Het ik dat voorheen absoluut werd geformuleerd, in een weerbarstig persoonlijk idioom, en een onverwisselbare eigenheid koesterde, blijkt nu uit vele ikken te bestaan. Het lijkt erop dat Nolens, zoals we lezen in het jongste dagboek De vrek van Missenburg , het ik steeds nadrukkelijker problematiseert. Die idee heeft Nolens het scherpzinnigst verwoord in het gedicht Alleenzijn:
Dus nu jij alleen bent, ga voort
Met alleenzijn, en dring diep door
In alleenzijn, en tot je verdwijnt
In alleenzijn tot al dat alleenzijn
Niet langer van jou is,
Niet langer van jou alleen.
Alleenzijn is altijd een ander.
Dit zijn cruciale regels in deze bundel. Het spel met afsplitsingen en verdubbelingen van het ik kwam uiteraard al eerder voor in Nolens' poëzie, bijvoorbeeld in het ritmisch-fonische spel met de persoonlijke voornaamwoorden in de bundel Liefdes verklaringen (1990). Maar nu creëert Nolens voor het eerst andere, verwante figuren die rakelings naast de werkelijkheid leven, die de buitenwereld observeren, die ondergedoken en op de vlucht leven. En op die manier zijn die personae weer allen afgeleiden van het ik dat op een eigen manier geen deel wil hebben aan het drukke dagelijkse bestaan.
NOLENS' poëzie is blijkbaar aan een nieuwe wending toe, zonder aan de specificiteit van de dubbele thematische beweging, naar binnen én naar buiten, of aan het speelse en bewust overmatige gebruik van het retorische arsenaal (van bijna infantiele, al te nadrukkelijke woordspelletjes, zoals ,,een hart van slag'' of ,,na lief en leed/ Van lieverlede aangeland'' tot allerlei variaties op ambivalenties) of zelfs aan de integratie van allerlei bijbelse en literaire reminiscenties te raken. De thematiek van het absolute ik en van het onvermogen zich te bevrijden wordt verder verbreed, en opent weer nieuwe perspectieven. Het ik blijft een boeiende categorie waarover Nolens in dagboeken en poëzie op een ernstige en veeleisende manier blijft nadenken.
LEONARD NOLENS, Manieren van leven, Querido, Amsterdam, 96 blz., 19,5 euro (786 fr.).
Volgende week leest u in deze bijlage een interview met Leonard Nolens.
Engagement
Wereldvreemd, zeg jij. Maar vreemd aan welke wereld?
Buiten de ziedende zon. En binnen barrevoets lopen
Over de koele tegels van mijn vloerloos huis, alles
Hangt in de lucht, een Zuiden, jij, veel geld, ook ik,
Is dat dan wereldvreemd? Maar vreemd aan welke wereld?

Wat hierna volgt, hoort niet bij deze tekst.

$ cat flow/run.sh
#!/bin/bash
# OpenROAD 26Q1-2900-gdf79404cd8, Yosys 0.63+post, stock flow scripts
make -C /OpenROAD-flow-scripts/flow DESIGN_CONFIG=/design/flow/config.mk WORK_HOME=/design/flow/orfs finish
$ cat flow/config.mk
export PLATFORM = sky130hd
export DESIGN_NAME = spi_master
export DESIGN_NICKNAME = spi_master
export VERILOG_FILES = /design/flow/design.v
export SDC_FILE = /design/flow/constraint.sdc
export NUM_CORES = 4
export LEC_CHECK = 1
export CORE_AREA = 10 10 110 110
export DIE_AREA = 0 0 120 120
$ cat flow/constraint.sdc
current_design spi_master

set clk_period 2.4
set clk_io_pct 0.2

create_clock -name clk0 -period $clk_period [get_ports {clk}]

set non_clock_inputs [all_inputs -no_clocks]
set_input_delay [expr $clk_period * $clk_io_pct] -clock clk0 $non_clock_inputs
set_output_delay [expr $clk_period * $clk_io_pct] -clock clk0 [all_outputs]
$ cat flow/design.v
module spi_master (
    input clk,           
    input rst_n,         
    input [7:0] tx_data,    
    input start_transfer,   
    output reg transfer_done,  
    output wire sclk,     
    output reg ss_n,     
    output reg mosi,     
    input miso,          
    output reg [7:0] rx_data  
);
    localparam IDLE         = 2'b00;
    localparam START_SS     = 2'b01;
    localparam SHIFT_DATA   = 2'b10;
    localparam END_SS       = 2'b11;
    reg [1:0] current_state, next_state;
    reg [3:0] bit_counter;     
    reg [7:0] master_tx_data;  
    reg [7:0] master_rx_data;  
    parameter SCLK_DIV_FACTOR = 2;  
    reg [SCLK_DIV_FACTOR-1:0] sclk_counter;
    reg sclk_toggle;
    always @(posedge clk or negedge rst_n) begin
        if (!rst_n) begin
            sclk_counter <= 0;
            sclk_toggle <= 0;
        end else begin
            if (current_state == SHIFT_DATA) begin  
                if (sclk_counter == SCLK_DIV_FACTOR - 1) begin
                    sclk_counter <= 0;
                    sclk_toggle <= ~sclk_toggle;  
                end else begin
                    sclk_counter <= sclk_counter + 1;
                end
            end else begin
                sclk_counter <= 0;
                sclk_toggle <= 0;  
            end
        end
    end
    assign sclk = sclk_toggle;  
    always @(posedge clk or negedge rst_n) begin
        if (!rst_n) begin
            current_state <= IDLE;
        end else begin
            current_state <= next_state;
        end
    end
    always @(*) begin
        next_state     = current_state;
        transfer_done  = 0;
        ss_n           = 1;   
        mosi           = 1'bz;  
        case (current_state)
            IDLE: begin
                if (start_transfer) begin
                    next_state       = START_SS;
                    master_tx_data   = tx_data;  
                    bit_counter      = 0;
                end
                ss_n = 1;  
            end
            START_SS: begin
                ss_n = 0;  
                next_state = SHIFT_DATA;
            end
            SHIFT_DATA: begin
                ss_n = 0;  
                mosi = master_tx_data[7 - bit_counter];  
                if (sclk_counter == SCLK_DIV_FACTOR - 1 && sclk_toggle == 1) begin  
                    if (bit_counter == 7) begin  
                        next_state = END_SS;
                    end else begin
                        bit_counter = bit_counter + 1;
                    end
                end
            end
            END_SS: begin
                ss_n = 1;  
                transfer_done = 1;  
                next_state = IDLE;
            end
            default: begin
                next_state = IDLE;
            end
        endcase
    end
    reg prev_sclk;  
    always @(posedge clk or negedge rst_n) begin
        if (!rst_n) begin
            prev_sclk <= 0;
            master_rx_data <= 8'b0;
            rx_data <= 8'b0;
        end else begin
            prev_sclk <= sclk;  
            if (current_state == SHIFT_DATA) begin
                if (sclk == 1 && prev_sclk == 0) begin  
                     master_rx_data[7 - bit_counter] <= miso;
                end
            end
            if (transfer_done == 1'b1) begin  
                rx_data <= master_rx_data;
            end else if (start_transfer == 1'b1) begin  
                master_rx_data <= 8'b0;
                rx_data <= 8'b0;  
            end
        end
    end
endmodule
==> results.yml <==
# implementation run metrics
drt:
  wl_per_cell_um: 10.8
  drt-pass1-iter-count: 4
  antenna_cells: 0
  antenna_left: 0
  viasPerCell: 3.54
  drc: 0
  drt_iter0_drc: 50
  wirelength_mm: 3.00
  dr_total_vias: 980
critical_path:
  regToRegEndpoint: "master_rx_data[3]"
  crit_type: "register to output port"
  path_buffers: 1
  critical_path_cell_count: 2
  crit_chain: "or2_2, clkdlybuf4s50_1"
  critPathLaunchType: "register"
  r2r_cells: 3
  setup.worst_path.end: "ss_n"
  cp.arrival_ns: 1.53
  cp_max_fo: 13
  crit_path_start: "current_state[3]"
  critPathTopFamily: "flip-flops"
  crit_slowest_cell: "dfrtp_1"
  cp.required_ns: 1.92
  cp-end-kind: "output port"
  cpPeakStageDelay_ns: 0.52
  r2r_slack_ns: 0.81
  rr_startpoint: "current_state[3]"
final_timing:
  setup-tns-final_ns: 0
  rsz0062_at_grt: "false"
  finalMaxSlewViolations: 0
  unclocked_pins: 12
  max_freq_mhz: 497
  untimed_endpoints: 13
  fin_ws_ns: 0.387
  finalSetupViolCount: 0
  min_period_over_period_pct: 83.9
  max-slew-margin-rel_pct: 67.6
  min_period_ns: 2.01
  final-hold-violation-count: 0
  fin_skew_ns: 0.00362
  worstMarginPinSlew_ns: 0.484
layout:
  area_growth_pct: 31.8
  drive_above_1_share_pct: 10.4
synthesis:
  ys_area_sq_um: 1420
  synthTopCellsByArea: "dfrtp_1 (41%), dlxtn_1 (13%), ha_1 (5.3%)"
  ys_cells: 118
  syn_avg_cell_area_sq_um: 12.0
  yosysTopAreaCell: "dfrtp_1"
  synth_cells: 118
  synth-seq-cells: 36
  synth_top_area_share_pct: 40.6
  ys_warn_count: 10
  ys_types: 33
  syn-cell-area_sq_um: 1420
global_route:
  grt_max_degree: 25
  antenna_found_initial: 0
  grt_pass1_vias: 946
  grt_pass1_wl_mm: 4.94
  track_usage_pct: 4.18
  gr-total-overflow: 0
power:
  p_per_area_nw_per_um2: 378
  irDropWorstVdd_v: 0.000234
  total_leakage_power_nw: 0.768
clock_tree:
  ctsHtreeMaxLevel: 1
  clock-root-buffer: "clkbuf_8"
  ctsHoldBuffers: 0
  ctsResizeCount: 0
  clk_path_buf_depth: 2
  postCtsSetupRepairBufs: 0
  clkLatencyLatePin_ns: 0.26
  cts_tree: "yes"
  path_clk_slew_ns: 0.08
  cts_inserted_buffers: 3
worst_hold_path:
  hp-class: "register to register"
placement:
  dp_hpwl_mm: 2.45
  dpl_worst_slack_ns: 0.512
  gp_congestion: 0.800
  portBuffers: 23
floorplan:
  fp-row-count: 36
  ioPinCount: 24
  chipArea_sq_um: 14400
  die_height_um: 120
  coreArea_sq_um: 9770
  fp-utilization_pct: 14.5
  die_w_um: 120
run:
  cap_viol_max_count: 0
  warnings: 28
outcome:
  outcome: "finished clean"
-- synthesized netlist by cell type (all sizes together) --
| library cell | n |
|---|---|
| xnor2 | 2 |
| nor4 | 1 |
| and4bb | 2 |
| o31ai | 7 |
| nor2b | 2 |
| o21ai | 2 |
| dlxtn | 12 |
| clkbuf | 2 |
| nor3 | 1 |
| mux2i | 2 |
| nand2b | 2 |
| o211ai | 8 |
| ha | 6 |
| inv | 4 |
| o2111ai | 1 |
| dfrtp | 23 |
| a22o | 8 |
| nand2 | 8 |
| nor4b | 1 |
| or2 | 1 |
| mux4 | 2 |
| dfstp | 1 |
| xor2 | 1 |
| nand3 | 4 |
| nor2 | 8 |
| and3 | 1 |
| a21o | 2 |
| and2 | 4 |
-- worst min path at each step --
stage / start / end / slack (ns) / depth (start not counted)
final: sclk_counter[0] / sclk_counter[0] / 0.43 / 1
after CTS: sclk_counter[0] / sclk_counter[0] / 0.43 / 1
after global routing: sclk_counter[0] / sclk_counter[0] / 0.46 / 1
-- power by group --
group | switching [W] | internal [W]
registers | 0.000000000000000000173 | 0.000406
clock network | 0.000120 | 0.000146
logic | 0.0000170 | 0.0000174
-- cells in the final DEF, fill, tap and decap left out, types with 4 or more instances in the layout --
master / count
dlxtn_1: 12
clkbuf_8: 4
nand3_1: 4
ha_1: 6
and2_1: 4
nor2_1: 8
o211ai_1: 7
dfrtp_1: 23
o31ai_1: 7
inv_1: 4
nand2_1: 8
clkdlybuf4s50_1: 23
a22o_1: 8
-- stage by stage --
stage / total power (W) / cell area, sq um / std cells / hold WS [ns] / util (%)
after global placement: 0.000448 / 1810 / 273 / 0.413 / 18.5
final: 0.000706 / 1870 / 277 / 0.426 / 19.1
after CTS: 0.000715 / 1870 / 277 / 0.429 / 19.1
after floorplan: 0.000420 / 1420 / 118 / 0.184 / -
after global routing: 0.000741 / 1870 / 277 / 0.459 / 19.1
after detailed placement: 0.000449 / 1810 / 273 / 0.418 / 18.5
-- routing by layer --
| metal | GRT usage, % | vias up | part of all wire, % |
|---|---|---|---|
| met5 | 0 | - | 0 |
| met4 | 0 | 0 | 0 |
| met3 | 1.76 | 0 | 7.5 |
| met2 | 6.64 | 20 | 47 |
| met1 | 5.59 | 474 | 45 |
| li1 | - | 486 | - |
-- sequential cells by signal (all words and copies together), names as in the netlist --
| name | flops |
|---|---|
| bit_counter | 4 |
| current_state | 4 |
| master_rx_data | 8 |
| master_tx_data | 8 |
| prev_sclk | 1 |
| rx_data | 8 |
| sclk_counter | 2 |
| sclk_toggle | 1 |
-- cell families (layout without fill, tap and decap cells) --
| logic type | count (synthesis) | in the layout | share of synthesized area [%] |
|---|---|---|---|
| AND-OR/OR-AND | 28 | 28 | 16.1 |
| XOR/XNOR | 3 | 3 | 2.39 |
| adder cells (fa/ha/maj) | 6 | 6 | 5.30 |
| buffers and inverters | 6 | 32 | 1.68 |
| flip-flops | 24 | 24 | 42.5 |
| latches | 12 | 12 | 12.7 |
| multiplexers | 4 | 4 | 4.59 |
| AND/OR/NAND/NOR | 35 | 35 | 14.8 |
-- area by class of cell --
type | instances | area (sq um)
clock buffers | 4 | 55.1
fillers | 1055 | 7910
inverters | 4 | 15.0
multi-input cells | 76 | 611
flip-flops and latches | 36 | 782
well taps | 133 | 166
repair buffers | 24 | 238
Power is estimated from default activity; no workload was simulated.
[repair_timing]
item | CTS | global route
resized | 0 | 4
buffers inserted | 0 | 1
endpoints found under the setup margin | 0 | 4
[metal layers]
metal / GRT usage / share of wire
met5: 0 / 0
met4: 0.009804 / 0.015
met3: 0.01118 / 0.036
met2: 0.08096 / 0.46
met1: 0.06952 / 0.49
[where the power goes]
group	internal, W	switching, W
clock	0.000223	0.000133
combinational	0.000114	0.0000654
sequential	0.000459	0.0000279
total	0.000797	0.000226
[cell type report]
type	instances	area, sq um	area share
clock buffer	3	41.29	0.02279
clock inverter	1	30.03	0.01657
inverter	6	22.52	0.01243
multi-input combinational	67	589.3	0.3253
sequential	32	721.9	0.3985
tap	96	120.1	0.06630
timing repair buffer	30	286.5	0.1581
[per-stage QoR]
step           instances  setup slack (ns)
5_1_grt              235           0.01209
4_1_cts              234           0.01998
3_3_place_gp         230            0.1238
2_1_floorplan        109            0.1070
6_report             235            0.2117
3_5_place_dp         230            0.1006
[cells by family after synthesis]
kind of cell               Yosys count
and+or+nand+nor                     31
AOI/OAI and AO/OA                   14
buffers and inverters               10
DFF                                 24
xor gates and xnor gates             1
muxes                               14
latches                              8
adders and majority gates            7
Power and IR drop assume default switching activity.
==> /design/flow/design.v <==
`timescale 1ns / 1ps
module multiplier_seq(clk, rst, a, b, p);
    input clk;
    input rst;
    input [3:0] a;
    input [3:0] b;
    output reg [7:0] p;
    parameter S0_idle = 0, S1_multiply = 1, S2_update_result = 2, S3_done = 3;
    reg [1:0] CS, NS;
    reg [7:0] partial_product=8'b0; 
    reg [3:0] multiplicand=4'b0;  
    reg [3:0] operand_bb;     
    reg [2:0] shift_count;   
    always @(posedge clk or posedge rst) begin
        if (rst)
            CS <= S0_idle; 
        else
            CS <= NS;     
    end
    always @(posedge clk) begin
        partial_product <= partial_product;
        shift_count <= shift_count;
        multiplicand <= multiplicand;
        operand_bb <= operand_bb;
        case (CS)
            S0_idle: begin
                partial_product <= 0;
                shift_count <= 0;
                multiplicand <= a; 
                operand_bb <= b;   
                NS = S1_multiply;
            end
            S1_multiply: begin
                if (shift_count < 4) begin
                    if (operand_bb[0] == 1) begin
                        partial_product <= partial_product + multiplicand;
                    end
                    multiplicand <= multiplicand << 1;
                    operand_bb <= operand_bb >> 1;     
                    shift_count <= shift_count + 1;
                    NS = S2_update_result;
                end else begin
                    NS = S3_done; 
                end
            end
            S2_update_result: begin
                NS = S1_multiply; 
            end
            S3_done: begin
                p <= partial_product; 
                NS = S0_idle;        
            end
        endcase
    end
endmodule
`timescale 1ns / 1ps
module top(clk, a, b , p, rst);
    input clk;
    input rst;
    input [3:0] a;
    input [3:0] b;
    output [7:0] p;
    multiplier_seq uut(.clk(clk),.rst(rst),.a(a),.b(b),.p(p));
endmodule
==> /design/flow/run.sh <==
#!/bin/bash
# OpenROAD 26Q1-2900-gdf79404cd8, Yosys 0.63+post, stock flow scripts
make -C /OpenROAD-flow-scripts/flow DESIGN_CONFIG=/design/flow/config.mk WORK_HOME=/design/flow/orfs finish
==> /design/flow/config.mk <==
export PLATFORM = sky130hd
export DESIGN_NAME = top
export DESIGN_NICKNAME = top
export VERILOG_FILES = /design/flow/design.v
export SDC_FILE = /design/flow/constraint.sdc
export NUM_CORES = 4
export LEC_CHECK = 1
export CORE_UTILIZATION = 30
export SYNTH_HDL_FRONTEND = slang
==> /design/flow/constraint.sdc <==
current_design top

set clk_period 2.7
set clk_io_pct 0.2

create_clock -name clk0 -period $clk_period [get_ports {clk}]

set non_clock_inputs [all_inputs -no_clocks]
set_input_delay [expr $clk_period * $clk_io_pct] -clock clk0 $non_clock_inputs
set_output_delay [expr $clk_period * $clk_io_pct] -clock clk0 [all_outputs]
==> run summary <==
clock network power share -> 0.387
Yosys chip area -> 0.00136 sq mm
core area -> 0.00435 sq mm
DR vias -> 851
Flop pwr share -> 0.592
RSZ-0062 raised after global routing -> no
Pleak -> 0.631 nW
Port-buffer cells -> 17
Max IR drop VDD -> 0.294 mV
maxcap violations -> 0
initial antenna violation count -> 0
largest net degree at the start of global routing -> 18
Hold Path Class -> flop to flop
clk slew on worst S/H paths -> 0.06 ns
DRC viols -> 0
Cells after Synth -> 107
TritonCTS Sinks -> 31
Gate power share -> 0.021
vias in the first global route -> 886
crit path DRT -> 2.71 ns
Final Cell Area -> 0.00167 sq mm
CP max-delay cell -> fa_1
gpl congestion -> 0.835
cts hold-fix bufs -> 0
Ys Warns -> 0
Psw -> 161 uW
Post-DP HPWL -> 1520 um
Yosys reg bits -> 31
Int Pwr -> 709 uW
Pwr Total -> 871 uW
CP arrival -> 1.87 ns
clk latency late pin -> 0.28 ns
Clock Path Buffers -> 2
Area Growth Syn to Fin -> 23.2%
iteration-0 DRC count of the detailed router -> 39
Setup TNS -> 0 ns
# diodes -> 0
Synth cell types -> 29
Setup crit start kind -> flop
site row count -> 24
first-pass GRT wire length -> 3770 um
final wirelength -> 2170 um
Critical Path End Type -> flop
PwrDens -> 521 mW/mm^2
chip area -> 0.00479 sq mm
Seq share, synth -> 0.664
CP max FO -> 3
Period minus WS final -> 1.86 ns
CTS resizes -> 0
max frequency -> 537 MHz
cts bufs inserted -> 5
syn avg cell area -> 12.7 sq um
count of final setup violators -> 0
GRT overflow -> 0
Final Hold Violation Tally -> 0
Period Utilization, post-route -> 0.689
Cell Area, Placed -> 0.00159 sq mm
CTS tree -> built
skew final -> 0.00577 ns
CP peak stage delay -> 0.43 ns
I/O pin count -> 18
critical path class -> flop to flop
Max Slew Vio Count -> 0
status -> complete, no violations
critical path cell sequence -> ha_1 > fa_1 > a211oi_1 > or3_1 > a21oi_1
WL/cell -> 11.8 um
worst slew pin tran -> 0.539 ns
root buffer cell -> clkbuf_8
ys cells -> 107
Total GRT Usage -> 0.100
Worst slew margin -> 0.640
Sw Share -> 0.185
share of cells above drive strength 1 -> 0.0611
Synth Cell Area -> 0.00136 sq mm
Via density -> 4.65
Die Ht -> 69.2 um
starting density of the core -> 0.311
drt first pass iters -> 4
# Post-CTS Setup Buffers -> 0
Log Warnings -> 25
ANT nets after route -> 0
Die X -> 69.2 um
# H-tree levels -> 2
==> cells by family after synthesis <==
group | count (synthesis) | synth area share
mux | 2 | 0.0148
flops | 31 | 0.664
compound gates | 17 | 0.0793
buf+inv | 8 | 0.0231
fa+ha+maj | 6 | 0.0609
xor+xnor | 2 | 0.0129
simple gates | 41 | 0.145
==> final cells by class <==
cell class | count | area, sq um
timing repair buffer | 18 | 178
multi-input combinational | 68 | 424
clock buffer | 7 | 76.3
clock inverter | 1 | 5.00
inverter | 6 | 22.5
sequential | 31 | 901
fill | 398 | 2680
tap | 52 | 65.1
==> metal layers <==
layer  vias up  track usage  wire length [um]
li1        429            -                 -
met1       396        0.146              1030
met2        24        0.155               979
met3         2       0.0369               140
met4         0       0.0136                19
met5         -            0                 0
==> path summary, 6_finish.rpt <==
path,from,to,slack [ns],depth (start not counted)
worst max-delay path,uut.partial_product[0],uut.partial_product[6],0.84,5
worst min-delay path,uut.NS[1],uut.CS[1],0.33,0
worst max register to register,uut.partial_product[0],uut.partial_product[6],0.84,5
worst min register to register,uut.NS[1],uut.CS[1],0.33,0
max in group asynchronous,rst,uut.CS[1],2.17,2
min in group asynchronous,rst,uut.CS[0],0.42,2
==> power groups by stage <==
stage / Sequential, mW / Combinational, mW / Clock, mW
finish: 0.516 / 0.0182 / 0.337
global route: 0.515 / 0.0208 / 0.360
CTS: 0.515 / 0.0186 / 0.345
==> registers in the layout, indices dropped and copies added (netlist names) <==
signal / cells
uut.multiplicand: 4
uut.p: 8
uut.operand_bb: 4
uut.CS: 2
uut.shift_count: 3
uut.partial_product: 8
uut.NS: 2
==> cell usage after synthesis (all sizes together) <==
| master | instances | area [sq um] |
|---|---|---|
| nand2 | 21 | 78.8 |
| nand4 | 1 | 6.26 |
| inv | 6 | 22.5 |
| nand2b | 2 | 12.5 |
| dfrtp | 2 | 50.1 |
| a21oi | 5 | 25.0 |
| or3b | 1 | 8.76 |
| dfxtp | 2 | 40.0 |
| o211a | 1 | 10.0 |
| clkbuf | 1 | 3.75 |
| nor2 | 4 | 15.0 |
| o211ai | 1 | 7.51 |
| nand3 | 3 | 15.0 |
| edfxtp | 27 | 811 |
| ha | 5 | 62.6 |
| o21a | 1 | 7.51 |
| xnor2 | 2 | 17.5 |
| fa | 1 | 20.0 |
| or4 | 2 | 15.0 |
| or3 | 1 | 6.26 |
| o2111ai | 1 | 8.76 |
| a21o | 1 | 7.51 |
| o22ai | 1 | 6.26 |
| and2 | 6 | 38.8 |
| o21ai | 4 | 20.0 |
| buf | 1 | 5.00 |
| a211oi | 2 | 15.0 |
| mux2i | 2 | 20.0 |
==> per-stage QoR <==
stage	utilization	worst slack [ns]	instances	hold slack, ns
floorplan	-	0.948	107	0.281
global placement	0.365	0.888	175	0.321
detailed placement	0.365	0.836	175	0.322
CTS	0.384	0.836	183	0.330
global route	0.384	0.762	183	0.333
finish	0.384	0.839	183	0.327
==> worst max-delay path, delay by kind of cell (launching register included) <==
family | cells | cell delay [ns]
adder cells (fa/ha/maj) | 2 | 0.68
AND/OR/NAND/NOR | 1 | 0.15
AND-OR/OR-AND | 2 | 0.35
flip-flops | 1 | 0.42
==> layout by cell type (no fill, tap or decap) <==
cell type / instances
and2_1: 5
o211a_1: 1
o22ai_1: 1
dfxtp_1: 2
xnor2_1: 2
clkbuf_1: 2
nor2_1: 4
clkdlybuf4s50_1: 17
and2_2: 1
nand2_1: 21
o21ai_0: 4
fa_1: 1
ha_1: 5
a211oi_1: 2
edfxtp_1: 27
mux2i_1: 2
nand2b_1: 2
o2111ai_1: 1
o21a_1: 1
o211ai_1: 1
clkinv_2: 1
a21o_1: 1
clkbuf_8: 5
or4_1: 2
dfrtp_1: 2
nand3_1: 3
or3_1: 1
inv_1: 6
or3b_1: 1
nand4_1: 1
a21oi_1: 5
buf_4: 1
Power and IR drop assume default switching activity.
==> design/flow/design.v <==
`timescale 1ns / 1ps
module multiplier_comb(a,b,p);
    input [3:0] a,b;
    wire [7:0] m0, m1, m2, m3;
    wire [7:0] s1,s2,s3;
    wire [7:0] p;
    output [7:0] p;
    assign m0 = b[0] ? {4'b0, a} : 8'b0;
    assign m1 = b[1] ? {3'b0, a, 1'b0} : 8'b0;
    assign m2 = b[2] ? {2'b0, a, 2'b0} : 8'b0;
    assign m3 = b[3] ? {1'b0, a, 3'b0} : 8'b0;
    assign s1 = m0 + m1;
    assign s2 = s1 + m2;
    assign s3 = s2 + m3;
    assign p = s3;
endmodule
==> design/flow/run.sh <==
#!/bin/bash
# OpenROAD 26Q1-2900-gdf79404cd8, Yosys 0.63+post, stock flow scripts
make -C /OpenROAD-flow-scripts/flow DESIGN_CONFIG=/design/flow/config.mk WORK_HOME=/design/flow/orfs finish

Moet ik de maag van mijn nieuwsgierigheid dan voeden
Met jouw ellende? En ga ik niet vrijuit in mijn droom?
Heb ik het recht niet om te zingen als jij lijdt?
Of mag mijn poëzie geen lastige vragen stellen
Aan mijn poëzie? Moet ik mijn gouden vingers breken
En bloedgazetten lezen met mijn machteloze handen?
Moet ik mijn kinderspel voor altijd onderbreken?
Moet ik het journaal bewenen met volwassen ogen?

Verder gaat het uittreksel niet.